Task instructions :: Each line of the data below holding the word "constraint" must be copied.

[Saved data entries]
-- -- --

<file path="config.mk">
export PLATFORM = sky130hd
export DESIGN_NAME = des_dec_key_sched_flat
export DESIGN_NICKNAME = d
export VERILOG_FILES = /design/src/rtl/des_pkg.sv /design/src/rtl/des_dec_key_sched_if.sv /design/src/rtl/des_pc2.sv /design/src/rtl/des_dec_key_sched.sv /design/src/flat_wrapper.sv
export SDC_FILE = /design/constraint.sdc
export NUM_CORES = 1
export LEC_CHECK = 0
export ABC_AREA = 1
export BUFFER_PORTS_ARGS = -buffer_cell sky130_fd_sc_hd__buf_2
export CAP_MARGIN = 40
export CORE_MARGIN = 3
export CORE_UTILIZATION = 40
export CTS_CLUSTER_DIAMETER = 50
export DETAILED_ROUTE_END_ITERATION = 12
export GPL_TIMING_DRIVEN = 0
export MAX_ROUTING_LAYER = met4
export PLACE_DENSITY = 0.64
export SKIP_LAST_GASP = 1
export SLEW_MARGIN = 5
export SYNTH_ARGS = -nofsm -noshare
export SYNTH_HDL_FRONTEND = slang
export SYNTH_SLANG_ARGS = --single-unit
</file>
<file path="constraint.sdc">
create_clock -name clk -period 2.6 [get_ports clk]
set_input_delay 0.39 -clock clk [delete_from_list [all_inputs] [get_ports clk]]
set_output_delay 0.39 -clock clk [all_outputs]
set_load 0.02 [all_outputs]
</file>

-- -- --

Solution for this exercise ::
export SDC_FILE = /design/constraint.sdc
<file path="constraint.sdc">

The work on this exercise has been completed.